#### [YOUR INSTRUCTIONS]
Your answer must consist solely of the lines from the start of the entries below through the line with "min | Step_RAM_WR_Data[7]$_SDFFE_PP0P_", unchanged.

(DATASET RECORDS Opens)

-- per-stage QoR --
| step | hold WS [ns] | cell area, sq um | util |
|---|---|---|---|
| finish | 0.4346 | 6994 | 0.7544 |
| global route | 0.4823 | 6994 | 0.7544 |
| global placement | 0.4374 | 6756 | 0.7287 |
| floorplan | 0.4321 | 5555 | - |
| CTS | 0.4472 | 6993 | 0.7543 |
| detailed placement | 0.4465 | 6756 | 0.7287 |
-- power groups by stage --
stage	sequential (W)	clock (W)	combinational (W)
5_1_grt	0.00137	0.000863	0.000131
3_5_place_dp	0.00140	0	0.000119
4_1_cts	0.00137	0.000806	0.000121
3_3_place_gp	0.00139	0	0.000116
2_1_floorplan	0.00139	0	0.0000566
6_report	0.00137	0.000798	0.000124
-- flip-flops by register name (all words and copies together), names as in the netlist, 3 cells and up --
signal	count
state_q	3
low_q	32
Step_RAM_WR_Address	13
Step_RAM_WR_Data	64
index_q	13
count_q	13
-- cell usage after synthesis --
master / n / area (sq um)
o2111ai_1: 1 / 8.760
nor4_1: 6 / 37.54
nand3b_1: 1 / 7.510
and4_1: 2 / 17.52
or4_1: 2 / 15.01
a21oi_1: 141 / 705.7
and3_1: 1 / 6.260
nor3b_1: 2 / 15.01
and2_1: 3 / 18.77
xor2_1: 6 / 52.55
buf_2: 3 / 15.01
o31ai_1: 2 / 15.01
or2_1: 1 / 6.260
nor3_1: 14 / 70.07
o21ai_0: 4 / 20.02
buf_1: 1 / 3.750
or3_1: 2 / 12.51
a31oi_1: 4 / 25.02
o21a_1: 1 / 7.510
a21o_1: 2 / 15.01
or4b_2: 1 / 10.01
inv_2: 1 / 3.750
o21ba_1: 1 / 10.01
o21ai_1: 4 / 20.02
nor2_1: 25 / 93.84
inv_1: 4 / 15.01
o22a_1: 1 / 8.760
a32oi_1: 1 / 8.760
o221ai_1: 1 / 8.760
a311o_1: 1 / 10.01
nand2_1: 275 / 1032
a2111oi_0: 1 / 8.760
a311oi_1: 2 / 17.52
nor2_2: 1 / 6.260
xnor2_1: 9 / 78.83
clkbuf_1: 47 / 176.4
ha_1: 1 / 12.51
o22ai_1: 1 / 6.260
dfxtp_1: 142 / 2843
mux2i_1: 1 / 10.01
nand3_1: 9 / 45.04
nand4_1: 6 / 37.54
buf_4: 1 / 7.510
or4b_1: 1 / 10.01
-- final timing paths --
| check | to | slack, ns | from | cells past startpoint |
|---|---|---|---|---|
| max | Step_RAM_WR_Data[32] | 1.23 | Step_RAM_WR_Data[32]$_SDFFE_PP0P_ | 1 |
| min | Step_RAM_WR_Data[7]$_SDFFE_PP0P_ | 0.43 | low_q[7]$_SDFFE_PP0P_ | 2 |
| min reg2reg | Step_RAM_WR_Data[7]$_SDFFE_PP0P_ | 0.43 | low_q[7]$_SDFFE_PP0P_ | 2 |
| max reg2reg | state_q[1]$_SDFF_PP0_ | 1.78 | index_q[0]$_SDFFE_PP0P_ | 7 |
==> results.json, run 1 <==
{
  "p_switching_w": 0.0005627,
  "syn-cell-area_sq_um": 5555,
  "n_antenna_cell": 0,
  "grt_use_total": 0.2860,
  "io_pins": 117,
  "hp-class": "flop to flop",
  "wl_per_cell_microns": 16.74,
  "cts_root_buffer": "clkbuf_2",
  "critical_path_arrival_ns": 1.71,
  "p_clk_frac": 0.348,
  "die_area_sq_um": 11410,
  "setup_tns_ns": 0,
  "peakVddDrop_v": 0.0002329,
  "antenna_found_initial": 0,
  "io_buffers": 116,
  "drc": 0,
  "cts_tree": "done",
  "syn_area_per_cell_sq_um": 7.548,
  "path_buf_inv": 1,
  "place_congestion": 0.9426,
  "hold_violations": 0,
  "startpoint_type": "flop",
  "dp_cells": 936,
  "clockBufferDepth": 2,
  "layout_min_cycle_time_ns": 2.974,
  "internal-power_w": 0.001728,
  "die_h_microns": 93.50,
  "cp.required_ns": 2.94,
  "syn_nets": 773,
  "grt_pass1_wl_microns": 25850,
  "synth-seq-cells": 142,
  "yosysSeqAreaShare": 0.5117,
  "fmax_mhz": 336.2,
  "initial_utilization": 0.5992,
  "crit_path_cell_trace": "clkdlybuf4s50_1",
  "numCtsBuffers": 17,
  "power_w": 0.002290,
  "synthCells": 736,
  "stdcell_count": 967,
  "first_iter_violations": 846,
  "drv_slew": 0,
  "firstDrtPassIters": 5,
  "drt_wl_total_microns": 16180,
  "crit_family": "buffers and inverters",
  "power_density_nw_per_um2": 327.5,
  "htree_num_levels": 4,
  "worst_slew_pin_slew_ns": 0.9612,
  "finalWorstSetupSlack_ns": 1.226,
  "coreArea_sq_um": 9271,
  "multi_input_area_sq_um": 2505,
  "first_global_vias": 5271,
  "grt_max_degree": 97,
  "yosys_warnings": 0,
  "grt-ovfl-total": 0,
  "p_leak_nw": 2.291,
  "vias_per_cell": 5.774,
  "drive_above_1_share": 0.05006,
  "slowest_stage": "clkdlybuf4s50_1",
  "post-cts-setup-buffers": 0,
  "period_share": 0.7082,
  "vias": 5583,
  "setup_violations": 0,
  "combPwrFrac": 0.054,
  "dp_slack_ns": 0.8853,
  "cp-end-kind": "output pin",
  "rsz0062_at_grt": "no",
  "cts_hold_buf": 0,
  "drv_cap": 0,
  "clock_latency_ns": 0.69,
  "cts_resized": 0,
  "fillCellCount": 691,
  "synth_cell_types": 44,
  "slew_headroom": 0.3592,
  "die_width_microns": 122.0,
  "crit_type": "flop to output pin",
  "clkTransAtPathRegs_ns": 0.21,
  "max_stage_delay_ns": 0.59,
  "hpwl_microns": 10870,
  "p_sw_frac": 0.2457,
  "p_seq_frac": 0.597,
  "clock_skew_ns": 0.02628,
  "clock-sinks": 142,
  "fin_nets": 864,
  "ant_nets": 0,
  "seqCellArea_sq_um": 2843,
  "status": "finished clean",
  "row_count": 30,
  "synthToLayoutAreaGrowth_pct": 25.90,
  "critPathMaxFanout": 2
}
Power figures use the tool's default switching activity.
===== config.mk =====
export PLATFORM = sky130hd
export DESIGN_NAME = ballot_box_arbiter
export DESIGN_NICKNAME = d
export VERILOG_FILES = /design/src/rtl/ballot_box_arbiter.sv
export SDC_FILE = /design/constraint.sdc
export NUM_CORES = 1
export LEC_CHECK = 0
export CAP_MARGIN = 30
export CORE_ASPECT_RATIO = 1.25
export CORE_UTILIZATION = 35
export DETAILED_ROUTE_END_ITERATION = 8
export GPL_ROUTABILITY_DRIVEN = 0
export GPL_TIMING_DRIVEN = 1
export SYNTH_ARGS = -nofsm -noshare
export SYNTH_HDL_FRONTEND = slang
export SYNTH_SLANG_ARGS = --single-unit

===== constraint.sdc =====
create_clock -name CLK -period 3 [get_ports CLK]
set_input_delay 0.3 -clock CLK [delete_from_list [all_inputs] [get_ports CLK]]
set_output_delay 0.3 -clock CLK [all_outputs]
set_load 0.03 [all_outputs]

(DATASET RECORDS Closes)

#### [OUTPUT OF THE EXERCISE]
-- per-stage QoR --
| step | hold WS [ns] | cell area, sq um | util |
|---|---|---|---|
| finish | 0.4346 | 6994 | 0.7544 |
| global route | 0.4823 | 6994 | 0.7544 |
| global placement | 0.4374 | 6756 | 0.7287 |
| floorplan | 0.4321 | 5555 | - |
| CTS | 0.4472 | 6993 | 0.7543 |
| detailed placement | 0.4465 | 6756 | 0.7287 |
-- power groups by stage --
stage	sequential (W)	clock (W)	combinational (W)
5_1_grt	0.00137	0.000863	0.000131
3_5_place_dp	0.00140	0	0.000119
4_1_cts	0.00137	0.000806	0.000121
3_3_place_gp	0.00139	0	0.000116
2_1_floorplan	0.00139	0	0.0000566
6_report	0.00137	0.000798	0.000124
-- flip-flops by register name (all words and copies together), names as in the netlist, 3 cells and up --
signal	count
state_q	3
low_q	32
Step_RAM_WR_Address	13
Step_RAM_WR_Data	64
index_q	13
count_q	13
-- cell usage after synthesis --
master / n / area (sq um)
o2111ai_1: 1 / 8.760
nor4_1: 6 / 37.54
nand3b_1: 1 / 7.510
and4_1: 2 / 17.52
or4_1: 2 / 15.01
a21oi_1: 141 / 705.7
and3_1: 1 / 6.260
nor3b_1: 2 / 15.01
and2_1: 3 / 18.77
xor2_1: 6 / 52.55
buf_2: 3 / 15.01
o31ai_1: 2 / 15.01
or2_1: 1 / 6.260
nor3_1: 14 / 70.07
o21ai_0: 4 / 20.02
buf_1: 1 / 3.750
or3_1: 2 / 12.51
a31oi_1: 4 / 25.02
o21a_1: 1 / 7.510
a21o_1: 2 / 15.01
or4b_2: 1 / 10.01
inv_2: 1 / 3.750
o21ba_1: 1 / 10.01
o21ai_1: 4 / 20.02
nor2_1: 25 / 93.84
inv_1: 4 / 15.01
o22a_1: 1 / 8.760
a32oi_1: 1 / 8.760
o221ai_1: 1 / 8.760
a311o_1: 1 / 10.01
nand2_1: 275 / 1032
a2111oi_0: 1 / 8.760
a311oi_1: 2 / 17.52
nor2_2: 1 / 6.260
xnor2_1: 9 / 78.83
clkbuf_1: 47 / 176.4
ha_1: 1 / 12.51
o22ai_1: 1 / 6.260
dfxtp_1: 142 / 2843
mux2i_1: 1 / 10.01
nand3_1: 9 / 45.04
nand4_1: 6 / 37.54
buf_4: 1 / 7.510
or4b_1: 1 / 10.01
-- final timing paths --
| check | to | slack, ns | from | cells past startpoint |
|---|---|---|---|---|
| max | Step_RAM_WR_Data[32] | 1.23 | Step_RAM_WR_Data[32]$_SDFFE_PP0P_ | 1 |
| min | Step_RAM_WR_Data[7]$_SDFFE_PP0P_ | 0.43 | low_q[7]$_SDFFE_PP0P_ | 2 |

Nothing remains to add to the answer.